“Processors are overdesigned for most applications,” says University of Illinois electrical and computer engineering professor Rakesh Kumar. It’s a well-known and necessary truth: In order to have programmability and flexibility, there’s simply going to be more stuff on a processor than any one application will use. That’s especially true of the type of ultralow power microcontrollers that drive the newest embedded computing platforms such as wearables and Internet of Things sensors. These are often running one fairly simple application and nothing else (not even an operating system), meaning that a large fraction of the circuits on a chip never, ever see a single bit of data.

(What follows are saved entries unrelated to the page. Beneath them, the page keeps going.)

[config.mk]
export PLATFORM = sky130hd
export DESIGN_NAME = i2c_eeprom_byte_master_core
export DESIGN_NICKNAME = d
export VERILOG_FILES = /design/src/rtl/i2ceb_pkg.sv /design/src/rtl/i2ceb_cfg.sv /design/src/rtl/i2ceb_seq.sv /design/src/rtl/i2c_eeprom_byte_master_core.sv
export SDC_FILE = /design/constraint.sdc
export NUM_CORES = 1
export LEC_CHECK = 0
export BUFFER_PORTS_ARGS = -buffer_cell sky130_fd_sc_hd__buf_2
export CORE_MARGIN = 10
export CORE_UTILIZATION = 45
export DETAILED_ROUTE_END_ITERATION = 8
export HOLD_SLACK_MARGIN = 0.03
export PLACE_DENSITY_LB_ADDON = 0.12
export SYNTH_ARGS = -nofsm -noshare
export SYNTH_HDL_FRONTEND = slang
export SYNTH_SLANG_ARGS = --single-unit
export TNS_END_PERCENT = 20
[constraint.sdc]
create_clock -name clk -period 3.3 [get_ports clk]
set_clock_uncertainty 0.1 [all_clocks]
set_input_delay 0.33 -clock clk [delete_from_list [all_inputs] [get_ports clk]]
set_output_delay 0.33 -clock clk [all_outputs]
set_load 0.02 [all_outputs]
[src/rtl/i2ceb_pkg.sv]
// Shared types, register indexes and constants of the I2C EEPROM byte master.
package i2ceb_pkg;

	localparam int DELAY_WIDTH_DEF = 20;
	localparam int DEV_W           = 7;
	localparam int SHORT_W         = 12;
	localparam int WAIT_W          = 20;
	localparam int CFG_IDX_W       = 2;
	localparam int CFG_DATA_W      = WAIT_W;
	localparam int IN_DATA_W       = 24;
	localparam int OUT_DATA_W      = 16;

	localparam logic [CFG_IDX_W-1:0] REG_DEVICE_ADDRESS = 2'd0;
	localparam logic [CFG_IDX_W-1:0] REG_SHORT_DELAY    = 2'd1;
	localparam logic [CFG_IDX_W-1:0] REG_LONG_DELAY     = 2'd2;
	localparam logic [CFG_IDX_W-1:0] REG_WRITE_WAIT     = 2'd3;

	localparam logic [DEV_W-1:0]   DEV_ADDR_RST   = 7'd80;
	localparam logic [SHORT_W-1:0] SHORT_DLY_RST  = 12'd2;
	localparam logic [SHORT_W-1:0] LONG_DLY_RST   = 12'd5;
	localparam logic [WAIT_W-1:0]  WRITE_WAIT_RST = 20'd10000;

	localparam logic [7:0] READ_FAIL_BYTE = 8'hFF;

	typedef enum logic [4:0] {
		PH_IDLE, PH_ST_HIGH, PH_ST_LOW, PH_TX_LOW1, PH_TX_LOW2, PH_TX_HIGH,
		PH_ACK_LOW1, PH_ACK_LOW2, PH_ACK_HIGH, PH_RX_LOW, PH_RX_HIGH,
		PH_NK_LOW1, PH_NK_LOW2, PH_NK_HIGH, PH_GAP_RS, PH_GAP_SP,
		PH_SP_HIGH, PH_SP_REL, PH_WAIT
	} phase_t;

	typedef struct packed {
		logic [DEV_W-1:0]   device_address;
		logic [SHORT_W-1:0] short_delay_ticks;
		logic [SHORT_W-1:0] long_delay_ticks;
		logic [WAIT_W-1:0]  write_wait_ticks;
	} cfg_t;

	typedef struct packed {
		logic       start_request;
		logic       mode;
		logic [7:0] mem_address;
		logic [7:0] write_byte;
		logic       sda_sample;
	} item_t;

	typedef struct packed {
		logic       scl_level;
		logic       sda_level;
		logic       busy_res;
		logic       done_res;
		logic       success;
		logic [7:0] read_byte;
	} res_t;

endpackage

[src/rtl/i2ceb_cfg.sv]
// Configuration register file of the I2C EEPROM byte master.
module i2ceb_cfg (
	input  logic                                clk,
	input  logic                                arst_n,
	input  logic                                wr_en,
	input  logic [i2ceb_pkg::CFG_IDX_W-1:0]     wr_index,
	input  logic [i2ceb_pkg::CFG_DATA_W-1:0]    wr_data,
	output i2ceb_pkg::cfg_t                     cfg
);

	i2ceb_pkg::cfg_t cfg_q;

	always_ff @(posedge clk or negedge arst_n) begin
		if (!arst_n) begin
			cfg_q.device_address    <= i2ceb_pkg::DEV_ADDR_RST;
			cfg_q.short_delay_ticks <= i2ceb_pkg::SHORT_DLY_RST;
			cfg_q.long_delay_ticks  <= i2ceb_pkg::LONG_DLY_RST;
			cfg_q.write_wait_ticks  <= i2ceb_pkg::WRITE_WAIT_RST;
		end else if (wr_en) begin
			unique case (wr_index)
				i2ceb_pkg::REG_DEVICE_ADDRESS:
					cfg_q.device_address <= wr_data[i2ceb_pkg::DEV_W-1:0];
				i2ceb_pkg::REG_SHORT_DELAY:
					cfg_q.short_delay_ticks <= wr_data[i2ceb_pkg::SHORT_W-1:0];
				i2ceb_pkg::REG_LONG_DELAY:
					cfg_q.long_delay_ticks <= wr_data[i2ceb_pkg::SHORT_W-1:0];
				i2ceb_pkg::REG_WRITE_WAIT:
					cfg_q.write_wait_ticks <= wr_data[i2ceb_pkg::WAIT_W-1:0];
				default: ;
			endcase
		end
	end

	assign cfg = cfg_q;

endmodule

[src/rtl/i2ceb_seq.sv]
// Bus sequencer: advances the I2C state by one tick per item and forms the result.
module i2ceb_seq #(
	parameter int DELAY_WIDTH = i2ceb_pkg::DELAY_WIDTH_DEF
) (
	input  logic              clk,
	input  logic              arst_n,
	input  logic              step,
	input  i2ceb_pkg::cfg_t   cfg,
	input  i2ceb_pkg::item_t  item,
	output i2ceb_pkg::res_t   res
);

	localparam int WIDE_W = 33;

	i2ceb_pkg::phase_t phase_q, phase_d;
	logic [3:0]             bit_cnt_q, bit_cnt_d;
	logic [3:0]             bit_inc;
	logic [7:0]             shift_q, shift_d;
	logic [DELAY_WIDTH-1:0] delay_q, delay_d;
	logic                   mode_q, mode_d;
	logic [7:0]             addr_q, addr_d;
	logic [7:0]             data_q, data_d;
	logic                   scl_q, scl_d;
	logic                   sda_q, sda_d;
	logic [1:0]             byte_idx_q, byte_idx_d;
	logic                   acked_q, acked_d;
	logic                   done;
	logic [DELAY_WIDTH-1:0] dly_s, dly_l, dly_w;
	logic [7:0]             dev_byte;

	// Delay values are clamped to the counter range and a zero counts as one tick.
	function automatic logic [DELAY_WIDTH-1:0] sat_dly(input logic [i2ceb_pkg::WAIT_W-1:0] n);
		logic [WIDE_W-1:0] wide;
		logic [WIDE_W-1:0] lim;
		begin
			wide = {{(WIDE_W-i2ceb_pkg::WAIT_W){1'b0}}, n};
			lim  = (WIDE_W'(1) << DELAY_WIDTH) - WIDE_W'(1);
			if (wide > lim)
				wide = lim;
			if (wide == '0)
				wide = WIDE_W'(1);
			return wide[DELAY_WIDTH-1:0];
		end
	endfunction

	assign dly_s = sat_dly(i2ceb_pkg::WAIT_W'(cfg.short_delay_ticks));
	assign dly_l = sat_dly(i2ceb_pkg::WAIT_W'(cfg.long_delay_ticks));
	assign dly_w = sat_dly(cfg.write_wait_ticks);
	assign dev_byte = {cfg.device_address, (byte_idx_q != 2'd0)};
	assign bit_inc = bit_cnt_q + 4'd1;

	always_ff @(posedge clk or negedge arst_n) begin
		if (!arst_n) begin
			phase_q    <= i2ceb_pkg::PH_IDLE;
			bit_cnt_q  <= '0;
			shift_q    <= '0;
			delay_q    <= '0;
			mode_q     <= 1'b0;
			addr_q     <= '0;
			data_q     <= '0;
			scl_q      <= 1'b1;
			sda_q      <= 1'b1;
			byte_idx_q <= '0;
			acked_q    <= 1'b0;
		end else if (step) begin
			phase_q    <= phase_d;
			bit_cnt_q  <= bit_cnt_d;
			shift_q    <= shift_d;
			delay_q    <= delay_d;
			mode_q     <= mode_d;
			addr_q     <= addr_d;
			data_q     <= data_d;
			scl_q      <= scl_d;
			sda_q      <= sda_d;
			byte_idx_q <= byte_idx_d;
			acked_q    <= acked_d;
		end
	end

	always_comb begin
		phase_d    = phase_q;
		bit_cnt_d  = bit_cnt_q;
		shift_d    = shift_q;
		delay_d    = delay_q;
		mode_d     = mode_q;
		addr_d     = addr_q;
		data_d     = data_q;
		scl_d      = scl_q;
		sda_d      = sda_q;
		byte_idx_d = byte_idx_q;
		acked_d    = acked_q;
		done       = 1'b0;

		if (phase_q == i2ceb_pkg::PH_IDLE) begin
			if (item.start_request) begin
				mode_d     = item.mode;
				addr_d     = item.mem_address;
				data_d     = item.write_byte;
				byte_idx_d = 2'd0;
				bit_cnt_d  = 4'd0;
				acked_d    = 1'b0;
				phase_d    = i2ceb_pkg::PH_ST_HIGH;
				scl_d      = 1'b1;
				sda_d      = 1'b1;
				delay_d    = dly_l;
			end
		end else if (delay_q > DELAY_WIDTH'(1)) begin
			delay_d = delay_q - DELAY_WIDTH'(1);
		end else begin
			unique case (phase_q)
				i2ceb_pkg::PH_ST_HIGH: begin
					phase_d = i2ceb_pkg::PH_ST_LOW;
					scl_d = 1'b1; sda_d = 1'b0; delay_d = dly_l;
				end
				i2ceb_pkg::PH_ST_LOW: begin
					shift_d = dev_byte; bit_cnt_d = 4'd0;
					phase_d = i2ceb_pkg::PH_TX_LOW1; scl_d = 1'b0; delay_d = dly_s;
				end
				i2ceb_pkg::PH_TX_LOW1: begin
					phase_d = i2ceb_pkg::PH_TX_LOW2;
					scl_d = 1'b0; sda_d = shift_q[7]; delay_d = dly_s;
					shift_d = {shift_q[6:0], 1'b0};
				end
				i2ceb_pkg::PH_TX_LOW2: begin
					phase_d = i2ceb_pkg::PH_TX_HIGH; scl_d = 1'b1; delay_d = dly_l;
				end
				i2ceb_pkg::PH_TX_HIGH: begin
					bit_cnt_d = bit_inc;
					phase_d = (bit_inc < 4'd8) ? i2ceb_pkg::PH_TX_LOW1 : i2ceb_pkg::PH_ACK_LOW1;
					scl_d = 1'b0; delay_d = dly_s;
				end
				i2ceb_pkg::PH_ACK_LOW1: begin
					phase_d = i2ceb_pkg::PH_ACK_LOW2;
					scl_d = 1'b0; sda_d = 1'b1; delay_d = dly_s;
				end
				i2ceb_pkg::PH_ACK_LOW2: begin
					phase_d = i2ceb_pkg::PH_ACK_HIGH;
					scl_d = 1'b1; sda_d = 1'b1; delay_d = dly_l;
				end
				i2ceb_pkg::PH_ACK_HIGH: begin
					sda_d = 1'b1;
					if (item.sda_sample) begin
						// Not acknowledged: straight to stop, transfer fails.
						acked_d = 1'b0;
						phase_d = i2ceb_pkg::PH_GAP_SP;
						scl_d = 1'b0; sda_d = 1'b0; delay_d = dly_s;
					end else if (byte_idx_q == 2'd0) begin
						byte_idx_d = 2'd1;
						shift_d = addr_q; bit_cnt_d = 4'd0;
						phase_d = i2ceb_pkg::PH_TX_LOW1; scl_d = 1'b0; delay_d = dly_s;
					end else if (byte_idx_q == 2'd1) begin
						byte_idx_d = 2'd2;
						if (!mode_q) begin
							shift_d = data_q; bit_cnt_d = 4'd0;
							phase_d = i2ceb_pkg::PH_TX_LOW1; scl_d = 1'b0; delay_d = dly_s;
						end else begin
							phase_d = i2ceb_pkg::PH_GAP_RS; scl_d = 1'b0; delay_d = dly_s;
						end
					end else if (!mode_q) begin
						acked_d = 1'b1;
						phase_d = i2ceb_pkg::PH_GAP_SP;
						scl_d = 1'b0; sda_d = 1'b0; delay_d = dly_s;
					end else begin
						bit_cnt_d = 4'd0; shift_d = 8'd0;
						phase_d = i2ceb_pkg::PH_RX_LOW; scl_d = 1'b0; delay_d = dly_s;
					end
				end
				i2ceb_pkg::PH_RX_LOW: begin
					phase_d = i2ceb_pkg::PH_RX_HIGH;
					scl_d = 1'b1; sda_d = 1'b1; delay_d = dly_l;
				end
				i2ceb_pkg::PH_RX_HIGH: begin
					shift_d = {shift_q[6:0], item.sda_sample};
					bit_cnt_d = bit_inc;
					phase_d = (bit_inc < 4'd8) ? i2ceb_pkg::PH_RX_LOW : i2ceb_pkg::PH_NK_LOW1;
					scl_d = 1'b0; sda_d = 1'b1; delay_d = dly_s;
				end
				i2ceb_pkg::PH_NK_LOW1: begin
					phase_d = i2ceb_pkg::PH_NK_LOW2;
					scl_d = 1'b0; sda_d = 1'b1; delay_d = dly_s;
				end
				i2ceb_pkg::PH_NK_LOW2: begin
					phase_d = i2ceb_pkg::PH_NK_HIGH;
					scl_d = 1'b1; sda_d = 1'b1; delay_d = dly_l;
				end
				i2ceb_pkg::PH_NK_HIGH: begin
					acked_d = 1'b1;
					phase_d = i2ceb_pkg::PH_GAP_SP;
					scl_d = 1'b0; sda_d = 1'b0; delay_d = dly_s;
				end
				i2ceb_pkg::PH_GAP_RS: begin
					phase_d = i2ceb_pkg::PH_ST_HIGH;
					scl_d = 1'b1; sda_d = 1'b1; delay_d = dly_l;
				end
				i2ceb_pkg::PH_GAP_SP: begin
					phase_d = i2ceb_pkg::PH_SP_HIGH;
					scl_d = 1'b1; sda_d = 1'b0; delay_d = dly_l;
				end
				i2ceb_pkg::PH_SP_HIGH: begin
					phase_d = i2ceb_pkg::PH_SP_REL;
					scl_d = 1'b1; sda_d = 1'b1; delay_d = dly_l;
				end
				i2ceb_pkg::PH_SP_REL: begin
					if (!mode_q && acked_q && (cfg.write_wait_ticks != '0)) begin
						phase_d = i2ceb_pkg::PH_WAIT;
						scl_d = 1'b1; sda_d = 1'b1; delay_d = dly_w;
					end else begin
						done = 1'b1;
					end
				end
				i2ceb_pkg::PH_WAIT: done = 1'b1;
				default: begin
					phase_d = i2ceb_pkg::PH_IDLE;
					scl_d = 1'b1; sda_d = 1'b1; delay_d = '0;
				end
			endcase
			if (done) begin
				phase_d = i2ceb_pkg::PH_IDLE;
				scl_d = 1'b1; sda_d = 1'b1; delay_d = '0;
			end
		end

		res.scl_level = scl_d;
		res.sda_level = sda_d;
		res.busy_res  = (phase_d != i2ceb_pkg::PH_IDLE);
		res.done_res  = done;
		res.success   = done & acked_d;
		if (done && mode_q)
			res.read_byte = acked_d ? shift_d : i2ceb_pkg::READ_FAIL_BYTE;
		else
			res.read_byte = 8'd0;
	end

endmodule

[src/rtl/i2c_eeprom_byte_master_core.sv]
// Top level of the tick-driven I2C EEPROM single-byte master.
// Each input transfer is one bus timing tick and yields exactly one result transfer
// carrying the SCL/SDA drive for that tick, busy, a done pulse, success and the read
// byte. The block takes one item per clock cycle while the result side takes results;
// an item goes into the input register and, once the output slot is free, through
// the bus sequencer into the output register; the sequencer state is updated once
// per item. A transfer starts on a tick with start_request set while idle; its length
// in ticks follows from the delay registers, and a successful write adds
// write_wait_ticks before done. Configuration must be written through the cfg
// channel only while no item is in flight; the block itself does not enforce it.
module i2c_eeprom_byte_master_core #(
	parameter int DELAY_WIDTH = i2ceb_pkg::DELAY_WIDTH_DEF
) (
	input  logic                                 clk,
	input  logic                                 arst_n,
	// start_request[0], mem_address[8:1], write_byte[16:9], sda_sample[17], zero pad
	input  logic [i2ceb_pkg::IN_DATA_W-1:0]      s_tdata,
	// mode[0]
	input  logic                                 s_tuser,
	input  logic                                 s_tvalid,
	output logic                                 s_tready,
	// scl_level[0], sda_level[1], busy_res[2], done_res[3], success[4],
	// read_byte[12:5], zero pad
	output logic [i2ceb_pkg::OUT_DATA_W-1:0]     m_tdata,
	output logic                                 m_tvalid,
	input  logic                                 m_tready,
	input  logic                                 cfg_valid,
	output logic                                 cfg_ready,
	input  logic [i2ceb_pkg::CFG_IDX_W-1:0]      cfg_index,
	input  logic [i2ceb_pkg::CFG_DATA_W-1:0]     cfg_data
);

	i2ceb_pkg::cfg_t  cfg;
	i2ceb_pkg::item_t item_s1;
	i2ceb_pkg::res_t  res;
	logic             valid_s1;
	logic             out_free;
	logic             step;
	logic [i2ceb_pkg::OUT_DATA_W-1:0] tdata_q;
	logic             tvalid_q;

	assign cfg_ready = 1'b1;

	i2ceb_cfg u_cfg (
		.clk      (clk),
		.arst_n   (arst_n),
		.wr_en    (cfg_valid & cfg_ready),
		.wr_index (cfg_index),
		.wr_data  (cfg_data),
		.cfg      (cfg)
	);

	// The output slot is free when empty or being taken this cycle.
	assign out_free = !tvalid_q || m_tready;
	assign step     = valid_s1 && out_free;
	assign s_tready = !valid_s1 || out_free;

	always_ff @(posedge clk or negedge arst_n) begin
		if (!arst_n) begin
			valid_s1 <= 1'b0;
		end else if (s_tready) begin
			valid_s1 <= s_tvalid;
		end
	end

	always_ff @(posedge clk) begin
		if (s_tready && s_tvalid) begin
			item_s1.start_request <= s_tdata[0];
			item_s1.mode          <= s_tuser;
			item_s1.mem_address   <= s_tdata[8:1];
			item_s1.write_byte    <= s_tdata[16:9];
			item_s1.sda_sample    <= s_tdata[17];
		end
	end

	i2ceb_seq #(
		.DELAY_WIDTH (DELAY_WIDTH)
	) u_seq (
		.clk    (clk),
		.arst_n (arst_n),
		.step   (step),
		.cfg    (cfg),
		.item   (item_s1),
		.res    (res)
	);

	always_ff @(posedge clk or negedge arst_n) begin
		if (!arst_n) begin
			tvalid_q <= 1'b0;
		end else if (out_free) begin
			tvalid_q <= step;
		end
	end

	always_ff @(posedge clk) begin
		if (step) begin
			tdata_q <= {3'd0, res.read_byte, res.success, res.done_res, res.busy_res,
				res.sda_level, res.scl_level};
		end
	end

	assign m_tdata  = tdata_q;
	assign m_tvalid = tvalid_q;

endmodule

After elaboration in Yosys (flattened, before gate mapping)

Cells that the tools add are included.

Register bits: 144
Output and inout port bits: 19
Logic and storage cells: 171
Bits of input ports: 52

$add $sub $neg: 2
Muxes and demuxes: 77
Bitwise gates (word level): 1
Eq/ne operators: 30
Reductions and logical operators: 35
$lt $le $gt $ge: 2

Operators by type and width:

| kind                    | count |
|---|---|
| $mux W20                | 6 |
| $pmux W5 S18            | 1 |
| $pmux W20 S4            | 1 |
| $mux W8                 | 8 |
| $eq A5 B4 Y1 const B    | 8 |
| $mux W5                 | 8 |
| $mux W4                 | 9 |
| $pmux W8 S4             | 1 |
| $mux W1                 | 26 |
| $logic_not A12 Y1       | 2 |
| $mux W12                | 2 |
| $eq A5 B3 Y1 const B    | 4 |
| $gt A20 B1 Y1 const B   | 1 |
| $logic_not A20 Y1       | 1 |
| $reduce_bool A20 Y1     | 1 |
| $sub A20 B1 Y20 const B | 1 |
| $mux W2                 | 8 |
| $reduce_or A8 Y1        | 2 |
| $eq A5 B5 Y1 const B    | 3 |
| $pmux W4 S3             | 1 |
| $eq A5 B2 Y1 const B    | 2 |
| $ne A5 B1 Y1 const B    | 2 |
| $reduce_and A2 Y1       | 4 |
| $reduce_and A7 Y1       | 1 |
| other kinds (30)        | 44 |

Depth between registers and ports, before layout

Word-level depth: 11
Mapped depth: 9
Mapped depth without buffers: 8

Modules after synthesis

From an unflattened synthesis, not the netlist that was laid out.

Cells, all modules: 688
Area total of the unflattened synthesis: 7,514.7 sq um

By module, submodules not included:

| module                      | instances | cells each | area an instance (sq um) |
|---|---|---|---|
| i2ceb_seq                   | 1         | 532        | 4,403.0 |
| i2ceb_cfg                   | 1         | 110        | 2,009.4 |
| i2c_eeprom_byte_master_core | 1         | 46         | 1,102.3 |

Least setup slack after synthesis

OpenSTA, ideal clock, no wires.

Path kind: flip-flop to flip-flop
Start point: reg u_seq.byte_idx_q[0]
End point: reg tdata_q (netlist bit m_tdata[2]) (data pin)
Arrival: 2,007 ps
Required time: 2,931 ps
Library setup time: 269 ps
Slack: 924 ps
Stages on the path, launching flop included: 10
Cell sequence: dfrtp_1 -> clkbuf_1 -> nor2b_1 -> ha_1 -> inv_1 -> o311a_1 -> a221oi_1 -> o22ai_1 -> o41ai_1 -> nand3_1

RTL lines:

| item                     | line                              | source |
|---|---|---|
| start: declaration       | i2ceb_seq.sv:25                   | `logic [1:0] byte_idx_q, byte_idx_d;` |
| start signal: assignment | i2ceb_seq.sv:75                   | `byte_idx_q <= byte_idx_d;` |
| end signal: assignment   | i2c_eeprom_byte_master_core.sv:97 | `tdata_q <= {3'd0, res.read_byte, res.success, res.done_res, res.busy_res,` |
| end: declaration         | i2c_eeprom_byte_master_core.sv:39 | `logic [i2ceb_pkg::OUT_DATA_W-1:0] tdata_q;` |

Final worst setup path

Start point: reg u_seq.phase_q[0]
End point: reg u_seq.data_q[0]

Word-level cells in the longest chain between the ends: 2

RTL lines:

| item                        | line            | source |
|---|---|---|
| start: declaration          | i2ceb_seq.sv:15 | `i2ceb_pkg::phase_t phase_q, phase_d;` |
| start signal: assignment    | i2ceb_seq.sv:54 | `phase_q <= i2ceb_pkg::PH_IDLE;` |
| start signal: assignment    | i2ceb_seq.sv:66 | `phase_q <= phase_d;` |
| $logic_not A5 Y1            | i2ceb_seq.sv:94 | `if (phase_q == i2ceb_pkg::PH_IDLE) begin` |
| $reduce_and A3 Y1 (no line) | --              |  |
| end signal: assignment      | i2ceb_seq.sv:72 | `data_q <= data_d;` |
| end: declaration            | i2ceb_seq.sv:22 | `logic [7:0] data_q, data_d;` |

Every way passes these cells.
A chain may end at the register's enable or synchronous reset.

Kumar, University of Minnesota assistant professor John Sartori (formerly a student of Kumar’s), and their students decided to do something about all that waste. Their solution is a method that starts by looking at the design of a general-purpose microcontroller. They identify which individual logic gates are never engaged for the application it’s going to run, and strip away all the excess gates. The result is what Kumar calls a “bespoke processor.” It’s a physically smaller, less complex version of the original microcontroller that’s designed to perform only the application needed.
Kumar and Sartori will be detailing the bespoke processor project at the 44th International Symposium on Computer Architecture, in Toronto next week.
“Our approach was to figure out all the hardware that an application is guaranteed not to use irrespective of the input,” says Kumar. What’s left is “a union, or superset, of all possible paths that data can take. Then we take away the hardware that’s not touched.”
Starting with an openMSP430 microcontroller, they produced bespoke designs meant to perform applications such as the fast Fourier transform, autocorrelation, and interpolation filtering with fewer than half of the logic gates in the original microcontroller design. In fact, none of the 15 common microcontroller apps they studied needed more than 60 percent of the gates. On average, the resulting chips would be 62 percent smaller and consume 50 percent less power. By exploiting the timing savings from signals traveling a shorter distance, the average power savings jumps to 65 percent.
“It’s surprising,” Sartori says. “Most people think that in such a small, simple processor pretty much everything gets used all the time; but for a given application, there’s actually a lot of logic that can be completely eliminated, and the software still works perfectly.”
An analysis of the gates not used for two applications—intFilt and Scrambled intFilt—on an openMSP430 microcontroller. Grey dots are gates not used by either application. Red dots are gates unsused only by that application. Illustration: University of Illinois/ACM
The method also works if you want the processor to perform two or more applications, and it can even handle an operating system plus application. When run by itself, the real-time OS they tested, FreeRTOS, left 57 percent of gates completely untouched. Though no pairing of FreeRTOS with any of the 15 apps left fewer than 27 percent of the gates unused, Kumar points out that these applications typically run “bare metal”—no operating system needed.
Why not just order up an ASIC (application specific integrated circuit)? In a word: cost. These embedded microcontrollers are used for such low-volume low-profit-margin purposes that it would cost too much to do the ground-up design and testing needed for an ASIC, says Kumar. By starting with a standard microcontroller design, the process is simplified and cheaper.
It’s like “a black box,” says Kumar. “Input the app, and it outputs the processor design.”
This post was updated on 16 June to add comment from John Sartori.